Four patients had no significant alteration and in 6 patients variants of unknown significance (VUS) were found. Statistical analyses did not identify significant differences between these two groups in gender, IQ or age. Table 2 shows clinical features collected in both groups. Differences in co-occurring clinical conditions were analyzed. With respect to dysmorphic traits, there were no differences when we analyzed these globally, so they were analyzed separately. Patients with a positive finding in ES were more likely to present a dysmorphic trunk (p=0.011) and more than three dysmorphic features (p=0.011). Patients with findings in ES were more prone to present hypotonia (p=0.001) in the first months of life. No differences were found in relation to speech delay, speech disorders, psychomotor delay, enuresis, or encopresis. Patients with findings in ES were more likely to have hypotonia plus psychomotor and wandering delay (p=0.005). In relation to medical co-morbidities, patients with findings in ES were more likely to have refractive defects and strabismus (p=0.023). No differences were found between groups in relation to psychiatric co-morbidities or behavioral disturbances. Table 3 summarizes the clinical features and genetic results of the diagnosed patients.

4 Discussion

In the present study, we performed ES in a cohort of 20 patients diagnosed with ASD and we detected pathogenic variants in 9 genes already known to be associated with ASD (ADNP, WAC, ASXL3, NR4A2, ALX4, ANKRD1, POGZ, SHANK3 and BPTF) and in 1 gene with not enough evidence (FBN1).
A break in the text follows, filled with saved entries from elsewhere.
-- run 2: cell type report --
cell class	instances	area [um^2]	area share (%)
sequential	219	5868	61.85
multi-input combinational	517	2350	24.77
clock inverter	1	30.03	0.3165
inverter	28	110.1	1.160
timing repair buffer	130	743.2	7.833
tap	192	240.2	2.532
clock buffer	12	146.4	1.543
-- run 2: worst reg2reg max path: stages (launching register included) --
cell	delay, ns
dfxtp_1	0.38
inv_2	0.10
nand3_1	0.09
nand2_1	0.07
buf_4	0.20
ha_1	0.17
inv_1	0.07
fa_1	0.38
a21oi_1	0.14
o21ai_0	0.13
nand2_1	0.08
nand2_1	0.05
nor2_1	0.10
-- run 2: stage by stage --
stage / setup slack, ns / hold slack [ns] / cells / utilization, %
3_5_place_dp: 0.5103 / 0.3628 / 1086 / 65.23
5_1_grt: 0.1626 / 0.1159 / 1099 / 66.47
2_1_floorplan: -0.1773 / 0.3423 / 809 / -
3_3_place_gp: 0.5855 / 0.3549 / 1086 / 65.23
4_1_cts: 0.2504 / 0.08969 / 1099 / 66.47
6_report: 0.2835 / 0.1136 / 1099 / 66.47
## config.mk

```make
export PLATFORM = sky130hd
export DESIGN_NAME = pe_inject_arbiter
export DESIGN_NICKNAME = d
export VERILOG_FILES = /design/src/rtl/noc_pkg.sv /design/src/rtl/rr_arbiter.sv /design/src/rtl/pe_inject_arbiter.sv
export SDC_FILE = /design/constraint.sdc
export NUM_CORES = 1
export LEC_CHECK = 0
export ABC_AREA = 1
export CAP_MARGIN = 30
export CORE_UTILIZATION = 50
export DETAILED_ROUTE_END_ITERATION = 7
export GPL_TIMING_DRIVEN = 1
export PLACE_DENSITY = 0.87
export SETUP_SLACK_MARGIN = 0.4
export SYNTH_ARGS = -nofsm -noshare
export SYNTH_HDL_FRONTEND = slang
export SYNTH_SLANG_ARGS = --single-unit
```

## constraint.sdc

```tcl
create_clock -name clk -period 7.1 [get_ports clk]
set_input_delay 1.065 -clock clk [delete_from_list [all_inputs] [get_ports clk]]
set_output_delay 1.065 -clock clk [all_outputs]
set_load 0.005 [all_outputs]
```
The ADNP gene has been found to be mutated in significant percentage of patients diagnosed with syndromic autism or intellectual disability and is one of its more frequent genetic causes. The biological role of ADNP is associated with essential functions such as organogenesis of the developing embryo and proper brain formation. Heterozygous and predicted loss-of-function ADNP mutations in individuals inevitably result in the clinical presentation with the Helsmoortel–Van der Aa syndrome and include intellectual disability of various severities, severely delayed speech including oral apraxia, behavioral problems, and motor development delays of various severities. Other ADNP symptoms may include delayed toilet training, pain insensitivity, sleep problems, seizures, structural brain anomalies, distinct dysmorphic facial features, sensory problems including mostly visual problems, occasional hearing problems, autistic traits and hypotonia or in rare cases, hypertonia. Gastrointestinal problems are most frequently encountered. Congenital heart defects, short stature, skin cell deficiencies and hormonal deficiencies/abnormalities as well as recurrent infections are also apparent. About 80% of the children harboring ADNP mutations show early deciduous dentation (15).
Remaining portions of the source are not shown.